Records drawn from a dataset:
`config.mk`:
```
export PLATFORM = sky130hd
export DESIGN_NAME = dqs_rd_calib
export DESIGN_NICKNAME = d
export VERILOG_FILES = /design/src/rtl/dqs_rd_calib.sv
export SDC_FILE = /design/constraint.sdc
export NUM_CORES = 1
export LEC_CHECK = 0
export ABC_AREA = 0
export BUFFER_PORTS_ARGS = -buffer_cell sky130_fd_sc_hd__buf_4
export CAP_MARGIN = 15
export CORE_UTILIZATION = 59
export CTS_CLUSTER_DIAMETER = 50
export DETAILED_ROUTE_END_ITERATION = 8
export HOLD_SLACK_MARGIN = 0.1
export PLACE_DENSITY = 0.87
export SLEW_MARGIN = 20
export SYNTH_ARGS = -nofsm -noshare
export SYNTH_HDL_FRONTEND = slang
export SYNTH_SLANG_ARGS = --single-unit
```
`constraint.sdc`:
```
create_clock -name clk -period 2.4 [get_ports clk]
set_input_delay 0.48 -clock clk [delete_from_list [all_inputs] [get_ports clk]]
set_output_delay 0.48 -clock clk [all_outputs]
set_load 0.03 [all_outputs]
```
`src/rtl/dqs_rd_calib.sv`:
```
// Read-side DQS delay trainer: sweeps the DQS input-delay tap, finds the first contiguous
// passing window against the expected ISERDES toggle pattern and parks the delay at its centre.
module dqs_rd_calib #(
  parameter int unsigned DLY_BITS      = 5,
  parameter int unsigned SETTLE_CYCLES = 8,
  parameter int unsigned SAMPLE_COUNT  = 16,
  parameter logic [3:0]  EXP_PATTERN   = 4'b0101,
  parameter int unsigned TIMEOUT       = 1023
) (
  input  logic                clk,
  input  logic                rst,
  input  logic                start,
  input  logic                dly_ready,
  input  logic [3:0]          dqs_samples,
  input  logic                dqs_valid,
  output logic [DLY_BITS-1:0] dly_data,
  output logic                ld,
  output logic                set,
  output logic                busy,
  output logic                done,
  output logic                fail,
  output logic [DLY_BITS-1:0] win_first,
  output logic [DLY_BITS-1:0] win_last
);

  localparam int unsigned SET_W = $clog2(SETTLE_CYCLES + 1);
  localparam int unsigned SMP_W = $clog2(SAMPLE_COUNT + 1);
  localparam int unsigned TO_W  = $clog2(TIMEOUT + 1);
  localparam logic [DLY_BITS-1:0] TAP_MAX = '1;

  typedef enum logic [3:0] {
    IDLE, WAIT_RDY, LOAD, SET, SETTLE, SAMPLE, EVAL, CLD, CSET, DONE
  } state_t;

  state_t              state, state_nxt;
  logic [DLY_BITS-1:0] tap, tap_nxt;
  logic [SET_W-1:0]    settle_cnt, settle_nxt;
  logic [SMP_W-1:0]    match_cnt, match_nxt;
  logic [TO_W-1:0]     idle_cnt, idle_nxt;
  logic                win_open, win_open_nxt;
  logic                tap_pass, tap_pass_nxt;
  logic [DLY_BITS-1:0] dly_data_nxt, win_first_nxt, win_last_nxt;
  logic                ld_nxt, set_nxt, busy_nxt, done_nxt, fail_nxt;
  logic [DLY_BITS:0]   centre_sum;

  // State and registered outputs
  always_ff @(posedge clk) begin
    if (rst) begin
      state      <= IDLE;
      tap        <= '0;
      settle_cnt <= '0;
      match_cnt  <= '0;
      idle_cnt   <= '0;
      win_open   <= 1'b0;
      tap_pass   <= 1'b0;
      dly_data   <= '0;
      ld         <= 1'b0;
      set        <= 1'b0;
      busy       <= 1'b0;
      done       <= 1'b0;
      fail       <= 1'b0;
      win_first  <= '0;
      win_last   <= '0;
    end else begin
      state      <= state_nxt;
      tap        <= tap_nxt;
      settle_cnt <= settle_nxt;
      match_cnt  <= match_nxt;
      idle_cnt   <= idle_nxt;
      win_open   <= win_open_nxt;
      tap_pass   <= tap_pass_nxt;
      dly_data   <= dly_data_nxt;
      ld         <= ld_nxt;
      set        <= set_nxt;
      busy       <= busy_nxt;
      done       <= done_nxt;
      fail       <= fail_nxt;
      win_first  <= win_first_nxt;
      win_last   <= win_last_nxt;
    end
  end

  // Next-state and next-output logic; ld/set are raised on entry so they cover exactly one state
  always_comb begin
    state_nxt     = state;
    tap_nxt       = tap;
    settle_nxt    = settle_cnt;
    match_nxt     = match_cnt;
    idle_nxt      = idle_cnt;
    win_open_nxt  = win_open;
    tap_pass_nxt  = tap_pass;
    dly_data_nxt  = dly_data;
    ld_nxt        = 1'b0;
    set_nxt       = 1'b0;
    busy_nxt      = busy;
    done_nxt      = done;
    fail_nxt      = fail;
    win_first_nxt = win_first;
    win_last_nxt  = win_last;
    centre_sum    = '0;

    unique case (state)
      IDLE, DONE: begin
        if (start) begin
          state_nxt     = WAIT_RDY;
          busy_nxt      = 1'b1;
          done_nxt      = 1'b0;
          fail_nxt      = 1'b0;
          tap_nxt       = '0;
          win_open_nxt  = 1'b0;
          win_first_nxt = '0;
          win_last_nxt  = '0;
        end
      end
      WAIT_RDY: begin
        if (dly_ready) begin
          state_nxt    = LOAD;
          dly_data_nxt = tap;
          ld_nxt       = 1'b1;
        end
      end
      LOAD: begin
        state_nxt = SET;
        set_nxt   = 1'b1;
      end
      SET: begin
        state_nxt  = SETTLE;
        settle_nxt = '0;
      end
      SETTLE: begin
        if (settle_cnt == SET_W'(SETTLE_CYCLES - 1)) begin
          state_nxt = SAMPLE;
          match_nxt = '0;
          idle_nxt  = '0;
        end else begin
          settle_nxt = settle_cnt + 1'b1;
        end
      end
      SAMPLE: begin
        if (dqs_valid) begin
          idle_nxt = '0;
          if (dqs_samples != EXP_PATTERN) begin
            tap_pass_nxt = 1'b0;
            state_nxt    = EVAL;
          end else if (match_cnt == SMP_W'(SAMPLE_COUNT - 1)) begin
            tap_pass_nxt = 1'b1;
            state_nxt    = EVAL;
          end else begin
            match_nxt = match_cnt + 1'b1;
          end
        end else if (idle_cnt == TO_W'(TIMEOUT - 1)) begin
          // No read traffic: abort and park the delay at tap 0
          fail_nxt     = 1'b1;
          tap_nxt      = '0;
          state_nxt    = CLD;
          ld_nxt       = 1'b1;
          dly_data_nxt = '0;
        end else begin
          idle_nxt = idle_cnt + 1'b1;
        end
      end
      EVAL: begin
        if (tap_pass) begin
          win_last_nxt = tap;
          if (!win_open) begin
            win_first_nxt = tap;
            win_open_nxt  = 1'b1;
          end
        end
        if ((!tap_pass && win_open) || (tap == TAP_MAX)) begin
          state_nxt = CLD;
          ld_nxt    = 1'b1;
          if (win_open_nxt) begin
            centre_sum   = {1'b0, win_first_nxt} + {1'b0, win_last_nxt};
            dly_data_nxt = centre_sum[DLY_BITS:1];
          end else begin
            dly_data_nxt = '0;
            fail_nxt     = 1'b1;
          end
        end else begin
          tap_nxt      = tap + 1'b1;
          dly_data_nxt = tap + 1'b1;
          state_nxt    = LOAD;
          ld_nxt       = 1'b1;
        end
      end
      CLD: begin
        state_nxt = CSET;
        set_nxt   = 1'b1;
      end
      CSET: begin
        state_nxt = DONE;
        busy_nxt  = 1'b0;
        done_nxt  = 1'b1;
      end
      default: state_nxt = IDLE;
    endcase
  end

endmodule
```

--- EXERCISE AIM ---
All of the data must be written out again, exactly as it stands.

--- OUTPUT BELOW ---
`config.mk`:
```
export PLATFORM = sky130hd
export DESIGN_NAME = dqs_rd_calib
export DESIGN_NICKNAME = d
export VERILOG_FILES = /design/src/rtl/dqs_rd_calib.sv
export SDC_FILE = /design/constraint.sdc
export NUM_CORES = 1
export LEC_CHECK = 0
export ABC_AREA = 0
export BUFFER_PORTS_ARGS = -buffer_cell sky130_fd_sc_hd__buf_4
export CAP_MARGIN = 15
export CORE_UTILIZATION = 59
export CTS_CLUSTER_DIAMETER = 50
export DETAILED_ROUTE_END_ITERATION = 8
export HOLD_SLACK_MARGIN = 0.1
export PLACE_DENSITY = 0.87
export SLEW_MARGIN = 20
export SYNTH_ARGS = -nofsm -noshare
export SYNTH_HDL_FRONTEND = slang
export SYNTH_SLANG_ARGS = --single-unit
```
`constraint.sdc`:
```
create_clock -name clk -period 2.4 [get_ports clk]
set_input_delay 0.48 -clock clk [delete_from_list [all_inputs] [get_ports clk]]
set_output_delay 0.48 -clock clk [all_outputs]
set_load 0.03 [all_outputs]
```
`src/rtl/dqs_rd_calib.sv`:
```
// Read-side DQS delay trainer: sweeps the DQS input-delay tap, finds the first contiguous
// passing window against the expected ISERDES toggle pattern and parks the delay at its centre.
module dqs_rd_calib #(
  parameter int unsigned DLY_BITS      = 5,
  parameter int unsigned SETTLE_CYCLES = 8,
  parameter int unsigned SAMPLE_COUNT  = 16,
  parameter logic [3:0]  EXP_PATTERN   = 4'b0101,
  parameter int unsigned TIMEOUT       = 1023
) (
  input  logic                clk,
  input  logic                rst,
  input  logic                start,
  input  logic                dly_ready,
  input  logic [3:0]          dqs_samples,
  input  logic                dqs_valid,
  output logic [DLY_BITS-1:0] dly_data,
  output logic                ld,
  output logic                set,
  output logic                busy,
  output logic                done,
  output logic                fail,
  output logic [DLY_BITS-1:0] win_first,
  output logic [DLY_BITS-1:0] win_last
);

  localparam int unsigned SET_W = $clog2(SETTLE_CYCLES + 1);
  localparam int unsigned SMP_W = $clog2(SAMPLE_COUNT + 1);
  localparam int unsigned TO_W  = $clog2(TIMEOUT + 1);
  localparam logic [DLY_BITS-1:0] TAP_MAX = '1;

  typedef enum logic [3:0] {
    IDLE, WAIT_RDY, LOAD, SET, SETTLE, SAMPLE, EVAL, CLD, CSET, DONE
  } state_t;

  state_t              state, state_nxt;
  logic [DLY_BITS-1:0] tap, tap_nxt;
  logic [SET_W-1:0]    settle_cnt, settle_nxt;
  logic [SMP_W-1:0]    match_cnt, match_nxt;
  logic [TO_W-1:0]     idle_cnt, idle_nxt;
  logic                win_open, win_open_nxt;
  logic                tap_pass, tap_pass_nxt;
  logic [DLY_BITS-1:0] dly_data_nxt, win_first_nxt, win_last_nxt;
  logic                ld_nxt, set_nxt, busy_nxt, done_nxt, fail_nxt;
  logic [DLY_BITS:0]   centre_sum;

  // State and registered outputs
  always_ff @(posedge clk) begin
    if (rst) begin
      state      <= IDLE;
      tap        <= '0;
      settle_cnt <= '0;
      match_cnt  <= '0;
      idle_cnt   <= '0;
      win_open   <= 1'b0;
      tap_pass   <= 1'b0;
      dly_data   <= '0;
      ld         <= 1'b0;
      set        <= 1'b0;
      busy       <= 1'b0;
      done       <= 1'b0;
      fail       <= 1'b0;
      win_first  <= '0;
      win_last   <= '0;
    end else begin
      state      <= state_nxt;
      tap        <= tap_nxt;
      settle_cnt <= settle_nxt;
      match_cnt  <= match_nxt;
      idle_cnt   <= idle_nxt;
      win_open   <= win_open_nxt;
      tap_pass   <= tap_pass_nxt;
      dly_data   <= dly_data_nxt;
      ld         <= ld_nxt;
      set        <= set_nxt;
      busy       <= busy_nxt;
      done       <= done_nxt;
      fail       <= fail_nxt;
      win_first  <= win_first_nxt;
      win_last   <= win_last_nxt;
    end
  end

  // Next-state and next-output logic; ld/set are raised on entry so they cover exactly one state
  always_comb begin
    state_nxt     = state;
    tap_nxt       = tap;
    settle_nxt    = settle_cnt;
    match_nxt     = match_cnt;
    idle_nxt      = idle_cnt;
    win_open_nxt  = win_open;
    tap_pass_nxt  = tap_pass;
    dly_data_nxt  = dly_data;
    ld_nxt        = 1'b0;
    set_nxt       = 1'b0;
    busy_nxt      = busy;
    done_nxt      = done;
    fail_nxt      = fail;
    win_first_nxt = win_first;
    win_last_nxt  = win_last;
    centre_sum    = '0;

    unique case (state)
      IDLE, DONE: begin
        if (start) begin
          state_nxt     = WAIT_RDY;
          busy_nxt      = 1'b1;
          done_nxt      = 1'b0;
          fail_nxt      = 1'b0;
          tap_nxt       = '0;
          win_open_nxt  = 1'b0;
          win_first_nxt = '0;
          win_last_nxt  = '0;
        end
      end
      WAIT_RDY: begin
        if (dly_ready) begin
          state_nxt    = LOAD;
          dly_data_nxt = tap;
          ld_nxt       = 1'b1;
        end
      end
      LOAD: begin
        state_nxt = SET;
        set_nxt   = 1'b1;
      end
      SET: begin
        state_nxt  = SETTLE;
        settle_nxt = '0;
      end
      SETTLE: begin
        if (settle_cnt == SET_W'(SETTLE_CYCLES - 1)) begin
          state_nxt = SAMPLE;
          match_nxt = '0;
          idle_nxt  = '0;
        end else begin
          settle_nxt = settle_cnt + 1'b1;
        end
      end
      SAMPLE: begin
        if (dqs_valid) begin
          idle_nxt = '0;
          if (dqs_samples != EXP_PATTERN) begin
            tap_pass_nxt = 1'b0;
            state_nxt    = EVAL;
          end else if (match_cnt == SMP_W'(SAMPLE_COUNT - 1)) begin
            tap_pass_nxt = 1'b1;
            state_nxt    = EVAL;
          end else begin
            match_nxt = match_cnt + 1'b1;
          end
        end else if (idle_cnt == TO_W'(TIMEOUT - 1)) begin
          // No read traffic: abort and park the delay at tap 0
          fail_nxt     = 1'b1;
          tap_nxt      = '0;
          state_nxt    = CLD;
          ld_nxt       = 1'b1;
          dly_data_nxt = '0;
        end else begin
          idle_nxt = idle_cnt + 1'b1;
        end
      end
      EVAL: begin
        if (tap_pass) begin
          win_last_nxt = tap;
          if (!win_open) begin
            win_first_nxt = tap;
            win_open_nxt  = 1'b1;
          end
        end
        if ((!tap_pass && win_open) || (tap == TAP_MAX)) begin
          state_nxt = CLD;
          ld_nxt    = 1'b1;
          if (win_open_nxt) begin
            centre_sum   = {1'b0, win_first_nxt} + {1'b0, win_last_nxt};
            dly_data_nxt = centre_sum[DLY_BITS:1];
          end else begin
            dly_data_nxt = '0;
            fail_nxt     = 1'b1;
          end
        end else begin
          tap_nxt      = tap + 1'b1;
          dly_data_nxt = tap + 1'b1;
          state_nxt    = LOAD;
          ld_nxt       = 1'b1;
        end
      end
      CLD: begin
        state_nxt = CSET;
        set_nxt   = 1'b1;
      end
      CSET: begin
        state_nxt = DONE;
        busy_nxt  = 1'b0;
        done_nxt  = 1'b1;
      end
      default: state_nxt = IDLE;
    endcase
  end

endmodule
```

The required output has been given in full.